Trois sociétés d’auteur, La SACEM, la SACD, la SESAM et une société de producteurs de phonogrammes, la SPPF ont contraint le responsable du site Internet Blogmusik.net à cesser la diffusion illégale d’œuvres musicales protégées. Soutenues par l’hébergeur du site litigieux les demanderesses ont obtenu gain de cause.
Une passerelle pour la diffusion de musique
Blogmusik.net permettait par le biais d’une interface flash représentée sous la forme d’un lecteur mp3 d’écouter de la musique en streaming, c’est-à-dire sans téléchargement. Le procédé consistait en un clic, à rechercher sur Internet un titre puis à l’intégrer automatiquement dans la playlist du lecteur.
Or la communication au public d’une œuvre de l’esprit suppose d’obtenir au préalable l’autorisation des auteurs ou de leurs représentants, et de s’acquitter d’une rémunération en contrepartie de leur autorisation.

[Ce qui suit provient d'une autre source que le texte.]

--- src/rtl/z_m_serial_adder_pkg.sv ---
// Shared definitions for the digit-serial adder: FSM state encodings,
// default widths and the slice-counter width helper.
package z_adder_defs;

  typedef enum logic [1:0] {
    IDLE = 2'd0,
    RUN  = 2'd1,
    DONE = 2'd2
  } state_t;

  localparam int DEFAULT_N = 16;
  localparam int DEFAULT_M = 4;

  // Counter must hold values 0..k-1; never narrower than one bit.
  function automatic int cnt_width(input int k);
    return (k > 1) ? $clog2(k) : 1;
  endfunction

endpackage

--- src/rtl/z_m_sca_stage.sv ---
// Combinational M-bit ripple slice adder used once per cycle by the
// digit-serial adder.
module z_m_sca_stage #(
  parameter int M = 4
) (
  input  logic [M-1:0] a,
  input  logic [M-1:0] b,
  input  logic         c_in,
  output logic [M-1:0] sum,
  output logic         c_out
);

  logic [M:0] carry;

  assign carry[0] = c_in;

  for (genvar gi = 0; gi < M; gi++) begin : g_bit
    assign sum[gi]       = a[gi] ^ b[gi] ^ carry[gi];
    assign carry[gi + 1] = (a[gi] & b[gi]) | (a[gi] & carry[gi]) | (b[gi] & carry[gi]);
  end

  assign c_out = carry[M];

endmodule

--- src/rtl/z_m_serial_adder.sv ---
// Digit-serial N-bit adder processing M bits per clock, LSB slice first.
// Define Z_M_SERIAL_OVF_EN to add the signed-overflow output ovf.
module z_m_serial_adder
  import z_adder_defs::*;
#(
  parameter int N = DEFAULT_N,
  parameter int M = DEFAULT_M
) (
  input  logic         clk,
  input  logic         rst,
  input  logic         start,
  input  logic [N-1:0] a,
  input  logic [N-1:0] b,
  input  logic         c_in,
  output logic         busy,
  output logic         done,
  output logic [N-1:0] sum,
  output logic         c_out
`ifdef Z_M_SERIAL_OVF_EN
  ,
  output logic         ovf
`endif
);

  localparam int K  = N / M;
  localparam int CW = cnt_width(K);

  if (M < 1 || (N % M) != 0) begin : g_bad_params
    $error("z_m_serial_adder: N (%0d) must be a positive multiple of M (%0d)", N, M);
  end

  state_t          state_reg, state_next;
  logic [CW-1:0]   count_reg;
  logic [N-1:0]    a_sh_reg, b_sh_reg;
  logic            carry_reg;
  logic [N-1:0]    sum_reg;
  logic            c_out_reg;

  logic [M-1:0]    slice_sum;
  logic            slice_carry;
  logic            last_slice;
  logic [N-1:0]    sum_shifted;

  z_m_sca_stage #(.M(M)) u_stage (
    .a     (a_sh_reg[M-1:0]),
    .b     (b_sh_reg[M-1:0]),
    .c_in  (carry_reg),
    .sum   (slice_sum),
    .c_out (slice_carry)
  );

  assign last_slice = (count_reg == CW'(K - 1));

  // New slice enters at the top so the result is aligned after K shifts.
  if (K == 1) begin : g_single
    assign sum_shifted = slice_sum;
  end else begin : g_multi
    assign sum_shifted = {slice_sum, sum_reg[N-1:M]};
  end

  always_ff @(posedge clk) begin
    if (rst) state_reg <= IDLE;
    else     state_reg <= state_next;
  end

  always_comb begin
    state_next = state_reg;
    case (state_reg)
      IDLE:    if (start) state_next = RUN;
      RUN:     if (last_slice) state_next = DONE;
      DONE:    state_next = IDLE;
      default: state_next = IDLE;
    endcase
  end

  always_ff @(posedge clk) begin
    if (rst) begin
      count_reg <= '0;
      a_sh_reg  <= '0;
      b_sh_reg  <= '0;
      carry_reg <= 1'b0;
      sum_reg   <= '0;
      c_out_reg <= 1'b0;
    end else begin
      case (state_reg)
        IDLE: begin
          if (start) begin
            a_sh_reg  <= a;
            b_sh_reg  <= b;
            carry_reg <= c_in;
            count_reg <= '0;
          end
        end
        RUN: begin
          a_sh_reg  <= a_sh_reg >> M;
          b_sh_reg  <= b_sh_reg >> M;
          sum_reg   <= sum_shifted;
          carry_reg <= slice_carry;
          count_reg <= count_reg + CW'(1);
          if (last_slice) c_out_reg <= slice_carry;
        end
        default: ;
      endcase
    end
  end

`ifdef Z_M_SERIAL_OVF_EN
  logic a_msb_reg, b_msb_reg, ovf_reg;

  // The final slice's top bit is the result MSB, so overflow resolves on the last edge.
  always_ff @(posedge clk) begin
    if (rst) begin
      a_msb_reg <= 1'b0;
      b_msb_reg <= 1'b0;
      ovf_reg   <= 1'b0;
    end else if (state_reg == IDLE && start) begin
      a_msb_reg <= a[N-1];
      b_msb_reg <= b[N-1];
    end else if (state_reg == RUN && last_slice) begin
      ovf_reg <= (a_msb_reg == b_msb_reg) && (slice_sum[M-1] != a_msb_reg);
    end
  end

  assign ovf = ovf_reg;
`endif

  assign busy  = (state_reg != IDLE);
  assign done  = (state_reg == DONE);
  assign sum   = sum_reg;
  assign c_out = c_out_reg;

endmodule

--- config.mk ---
export PLATFORM = sky130hd
export DESIGN_NAME = z_m_serial_adder
export DESIGN_NICKNAME = d
export VERILOG_FILES = /design/src/rtl/z_m_serial_adder_pkg.sv /design/src/rtl/z_m_sca_stage.sv /design/src/rtl/z_m_serial_adder.sv
export SDC_FILE = /design/constraint.sdc
export NUM_CORES = 1
export LEC_CHECK = 0
export CAP_MARGIN = 20
export CORE_AREA = 3 3 67 100
export CTS_CLUSTER_DIAMETER = 200
export CTS_CLUSTER_SIZE = 10
export DETAILED_ROUTE_END_ITERATION = 10
export DIE_AREA = 0 0 70 103
export GPL_TIMING_DRIVEN = 0
export PLACE_DENSITY = 0.78
export SYNTH_ARGS = -nofsm -noshare
export SYNTH_HDL_FRONTEND = slang
export SYNTH_SLANG_ARGS = --single-unit
--- constraint.sdc ---
create_clock -name clk -period 2.2 [get_ports clk]
set_clock_uncertainty 0.15 [all_clocks]
set_input_delay 0.44 -clock clk [delete_from_list [all_inputs] [get_ports clk]]
set_output_delay 0.44 -clock clk [all_outputs]
set_load 0.02 [all_outputs]
==> results of run 1 <==
-- logic make-up after synthesis --
kind of cell,share of synthesized area
AO/OA/AOI/OAI,0.2558
buffers and inverters,0.1212
flip-flops,0.4633
AND/OR/NAND/NOR,0.1072
adder cells (fa/ha/maj),0.03968
multiplexers,0.01287
-- critical path: stages, from the launching register on --
cell and delay (ps):
dfxtp_2 330, inv_2 60, fa_2 200, inv_2 40
fa_2 330, fa_2 340, inv_2 60, fa_2 430
a211oi_2 180
-- cell type report --
type / count / share of cell area
inverter: 33 / 0.04015
timing repair buffer: 54 / 0.1736
multi-input combinational: 143 / 0.3191
tap: 72 / 0.02920
buffer: 20 / 0.05028
clock buffer: 8 / 0.03569
sequential: 54 / 0.3520
-- what timing repair did --
item / in CTS / in global routing
pin swaps: 2 / 4
gates resized for setup: 14 / 2
endpoints found under the hold margin: 0 / 0
hold buffers: 0 / 0
setup buffers: 1 / 0
setup endpoints to repair: 4 / 3
-- worst paths after layout --
kind	start	end	slack [ps]	cells past startpoint
worst max-delay path	a_sh_reg[0]	sum[15]	20	8
worst min-delay path	sum[2]	sum[2]	310	2
worst max register to register	a_sh_reg[0]	sum[15]	20	8
worst min register to register	sum[2]	sum[2]	310	2
-- metrics by stage --
stage,std cells,power [mW],setup WS [ps]
3_5_place_dp,376,1.452,-80.28
5_1_grt,384,2.169,-33.07
6_report,384,2.066,20.96
4_1_cts,384,2.079,-37.03
2_1_floorplan,251,1.308,48.52
3_3_place_gp,376,1.445,-19.80
-- power groups by stage --
| stage | registers (mW) | logic (mW) | clock network, mW |
|---|---|---|---|
| after floorplan | 1.10 | 0.204 | 0 |
| after global placement | 1.10 | 0.346 | 0 |
| after detailed placement | 1.10 | 0.352 | 0 |
| after CTS | 1.08 | 0.362 | 0.638 |
| after global routing | 1.09 | 0.397 | 0.684 |
| final | 1.08 | 0.358 | 0.628 |
-- cell usage in the layout (no fill, tap or decap) --
cell type / Yosys / layout
or2_2: 1 / 1
a211oi_2: 0 / 1
nand2_1: 28 / 28
a21oi_1: 45 / 45
ha_1: 1 / 1
nor2b_1: 1 / 1
fa_2: 0 / 4
mux2i_1: 3 / 3
buf_8: 2 / 2
and2b_4: 2 / 2
buf_6: 6 / 6
clkdlybuf4s50_1: 0 / 51
buf_1: 2 / 2
o21ba_1: 1 / 1
o21ai_0: 6 / 6
dlygate4sd2_1: 0 / 2
o221a_1: 20 / 20
dfxtp_2: 0 / 4
clkbuf_8: 0 / 8
nand2b_4: 1 / 1
clkbuf_1: 5 / 4
buf_4: 2 / 3
buf_2: 4 / 4
a211oi_1: 3 / 2
a22oi_1: 3 / 3
dfxtp_1: 54 / 50
nand2b_1: 1 / 1
inv_1: 33 / 28
a311oi_1: 1 / 1
nand3b_1: 6 / 6
nor3b_1: 1 / 1
inv_2: 0 / 5
nor3_1: 2 / 2
nor2_1: 8 / 8
o221a_2: 4 / 4
o21bai_1: 1 / 1
-- routing by layer --
metal,global-route usage,routed length (um),part of all wire
met1,0.1665,2201,0.42
met2,0.2884,2770,0.53
met3,0.03415,204,0.039
met4,0.04720,76,0.014
met5,0,0,0
==> results.cfg, run 1 <==
[hold_path]
hp-class = reg -> reg

[global_route]
grt_pass1_vias = 1878
grt_pass1_wl_um = 8700
grt_antenna_before_repair = 0
track_usage = 0.1515
grt_max_degree = 16
grt-ovfl-total = 0

[yosys]
synth_nets = 292
synth-seq-cells = 54
synth_top_area_cell = dfxtp_1
synth_top_area_frac = 0.4633
yosysWarnings = 0
synth_most_common_cell = dfxtp_1
synthArstFlopShare = 0
syn-cell-area_um2 = 2333
synth-edff-count = 0
synth_cells = 251
ys_top_cells_by_count = dfxtp_1, a21oi_1, inv_1, nand2_1, o221a_1
synth_top_flop_cell = dfxtp_1
synth_area_leaders = dfxtp_1, a21oi_1, o221a_1, inv_1, nand2_1
syn-mean-instance-area_um2 = 9.297
ys_types = 30
yosysSeqAreaShare = 0.4633

[timing]
max_slew_margin = 0.6827
timing.final.crit_share = 0.9905
min_period_ps = 2179
tns_ps = 0
setup-violations-final = 0
finalHoldViolations = 0
rsz0062_at_grt = true
hold_ws_ps = 309.7
tightest_slew_ps = 475.9
maxSlewViolCount = 0
max_freq_mhz = 458.9

[finish]
area_growth_pct = 32.23
drive_gt1_frac = 0.1442
final_area_um2 = 3085
postLayoutCoreUtil = 0.5256
fillers = 569
diodes = 0
multi_input_comb_area_um2 = 984.7
register_area_um2 = 1086
finalNetCount = 352

[power]
swShare = 0.2494
peakVddDrop_v = 0.0003625
p_switching_mw = 0.5153
internal_power_mw = 1.551
powerDensity_nw_per_um2 = 669.7
p_clk_frac = 0.304
leakage_nw = 1.144
seqPwrFrac = 0.522
pwr-share-comb = 0.173

[detailed_routing]
num_vias = 1938
drc_errors = 0
wl_per_cell_um = 13.68
ant_nets = 0
first_iter_violations = 44
wirelength_um = 5253
vias_per_cell = 5.047
drtPass1Iterations = 4

[status]
status = finished clean

[cts]
clock_latency_ps = 300
numCtsBuffers = 5
cts.path.max_buffers = 2
cts_tree = built
cts.htree.levels = 2
cts_root_buffer = clkbuf_8
path_clk_slew_ps = 90
cts.sinks = 54

[die]
start_util = 0.3975
core_area_um2 = 5871
die_h_um = 103
dieArea_um2 = 7210
core.rowCount = 34
io_pins = 55
die_w_um = 70

[placed_design]
placed_area_um2 = 2954
routabilityCongestion = 0.7561
dpl.hpwl_um = 4027
portBuffers = 53

[worst_setup_path]
start_kind = flip-flop
end_kind = flip-flop
crit_path_max_fanout = 2
arrival_ps = 2260
required_ps = 2280
worstSetupPathType = reg -> reg

[run]
maxCapViolCount = 0
Note: power is estimated with default switching activity, not from simulation.
==> inputs of run 2 (changes only) <==
--- a/config.mk
+++ b/config.mk
@@ -12,7 +12,8 @@
 export DETAILED_ROUTE_END_ITERATION = 10
 export DIE_AREA = 0 0 70 103
 export GPL_TIMING_DRIVEN = 0
-export PLACE_DENSITY = 0.78
+export PLACE_DENSITY = 0.77
+export SKIP_CTS_REPAIR_TIMING = 1
 export SYNTH_ARGS = -nofsm -noshare
 export SYNTH_HDL_FRONTEND = slang
 export SYNTH_SLANG_ARGS = --single-unit
==> results.cfg, run 2 (synthesis results as in run 1) <==
[cts]
cts_tree = built
cts.sinks = 54
cts.path.max_buffers = 2
numCtsBuffers = 5
path_clk_slew_ps = 90
clock_latency_ps = 300
cts_root_buffer = clkbuf_8
cts.htree.levels = 2

[worst_setup_path]
crit_buf_inv = 3
r2r_slack_ps = -1
crit_path_max_fanout = 2
cp_common_cell = fa_2
r2r_end = sum[15]
path_cells = inv_2 -> fa_2 -> inv_2 -> fa_2 -> fa_2 -> inv_2 -> fa_2 -> a211oi_2
ff2ff_path_depth = 8
start_kind = flip-flop
arrival_ps = 2280
required_ps = 2280
cpPeakStageDelay_ps = 420
r2r_start = a_sh_reg[0]
crit_family = adder cells
end_kind = flip-flop
critPathSlowestCell = fa_2
worstSetupPathType = reg -> reg

[timing]
tns_ps = -1.114
timing.final.crit_share = 1.001
maxSlewViolCount = 0
hold_ws_ps = 309.8
setup_ws_ps = -1.114
tightest_slew_ps = 484.6
finalHoldViolations = 0
setup-violations-final = 1
max_freq_mhz = 454.3
rsz0062_at_grt = true
max_slew_margin = 0.6770
min_period_ps = 2201

[placed_design]
dpl.cell_count = 376
dp_slack_ps = -105.9
dpl.hpwl_um = 4005
portBuffers = 53
placed_area_um2 = 2954
routabilityCongestion = 0.7948

[global_route]
grt_antenna_before_repair = 0
track_usage = 0.1476
grt_max_degree = 16
grtUsageMet1 = 0.1677
grt_pass1_wl_um = 8418
met3_usage = 0.03024
gr-max-usage-layer = met2
grt-ovfl-total = 0
grt_pass1_vias = 1786
grtUsageMet2 = 0.2753

[run]
maxCapViolCount = 0

[finish]
drive_gt1_frac = 0.1318
layout_common_cells = dfxtp_1, clkdlybuf4s50_1, a21oi_1, inv_1, nand2_1
diodes = 0
fin_cells = 383
final_area_um2 = 3090
fillers = 560
area_growth_pct = 32.44
final_common_cell = dfxtp_1
postLayoutCoreUtil = 0.5264
finalNetCount = 352

[power]
leakage_nw = 1.166
peakVddDrop_v = 0.0003287
finalPower_mw = 2.110
powerDensity_nw_per_um2 = 682.7

[die]
start_util = 0.3975
io_pins = 55
dieArea_um2 = 7210
die_h_um = 103
core_area_um2 = 5871
die_w_um = 70
core.rowCount = 34

[detailed_routing]
ant_nets = 0
num_vias = 1972
wl_per_cell_um = 13.81
first_iter_violations = 71
wirelength_um = 5289
drtPass1Iterations = 4
drc_errors = 0
vias_per_cell = 5.149

[hold_path]
min_to = sum[1]
hp-start = sum[1]
hp-class = reg -> reg
whs_path_depth = 2

[status]
violations = negative setup slack
status = finished with violations
[run 2: worst register-to-register path, cell delays in order, from the launching register on]
cell	delay, ps
dfxtp_2	330
inv_2	60
fa_2	200
inv_2	40
fa_2	340
fa_2	350
inv_2	60
fa_2	420
a211oi_2	180
[run 2: per-layer routing]
metal	part of all wire	routed length, um
met1	0.42	2238
met3	0.045	236
met5	0	0
met2	0.52	2739
met4	0.014	74
[run 2: cell type report]
type,instances,area [um^2],area share
clock inverter,1,30.03,0.009717
clock buffer,6,82.58,0.02672
inverter,33,123.9,0.04008
multi-input combinational,143,984.7,0.3186
buffer,21,160.2,0.05182
timing repair buffer,53,535.5,0.1733
sequential,54,1084,0.3506
tap,72,90.09,0.02915
[run 2: power breakdown]
part | internal, mW | total (mW) | switching [mW] | leakage (nW)
logic | 0.191 | 0.358 | 0.167 | 0.665
registers | 1.04 | 1.08 | 0.0393 | 0.445
clock network | 0.364 | 0.672 | 0.308 | 0.0573
[run 2: worst max path at each step]
stage / start / to / slack (ps) / cells after the start
floorplan: a_sh_reg[0] / sum[15] / 50 / 8
global placement: a_sh_reg[0] / sum[15] / -20 / 8
detailed placement: a_sh_reg[0] / sum[15] / -110 / 8
CTS: state_reg[1] / done / -250 / 3
global route: carry_reg / sum[15] / -50 / 8
finish: a_sh_reg[0] / sum[15] / -1 / 8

Toutefois, Blogmusik.net n’hébergeait pas les œuvres musicales, mais servait uniquement de passerelle entre les internautes et les sites hébergeant ses œuvres.
La “promptitude” de l’hébergeur
Cela n’a pourtant pas freiné les sociétés d’auteur et la société de producteur qui ont indiqué dans leur communiqué de presse en date du 7 mars dernier, avoir préalablement mis en demeure, le responsable de Blogmusik de retirer les œuvres litigieuses. Son refus les a conduit à rechercher la responsabilité de l’hébergeur de Blogmusik sur le fondement de l’article 6.I de la loi sur l’économie numérique du 21 juin 2004 (LCEN).
Le texte prévoit, en effet, que les hébergeurs ne sont pas civilement ou pénalement responsables du contenu stocké, s’ils n’ont pas « effectivement connaissance » du caractère illicite, ou le cas échéant, s’ils ont « agi promptement pour retirer les données ou rendre l’accès à celles-ci impossible ».
La SACEM, la SACD, la SESAM et la SPPF se sont félicitées de leur action et ont vivement salué la réactivité de l’hébergeur qui a agi avec « promptitude » pour faire cesser le trouble. Rappelons qu’en juin dernier dans l’affaire Tiscali (Cour d’appel de Paris 4ème chambre, section A, 7 juin 2006) la Cour d’appel de Paris avait retenu la responsabilité de l’hébergeur en qualité d’éditeur, en raison de l’exploitation commerciale de pages personnelles, alors même qu’aucun contrôle à priori n’avait été effectué.
Blogmusik.net paralysé
Blogmusik.net n’a pas été fermé, mais les œuvres musicales ne sont plus accessibles. La page d’accueil du site présente un message informant les internautes d’une opération de « mise à jour » qui pourrait durer longtemps. Cette solution risque de sonner le glas de sites tels que Radioblog.club qui à l’instar de Blogmusik.net utilisent le même système d’agrégation d’œuvres musicales.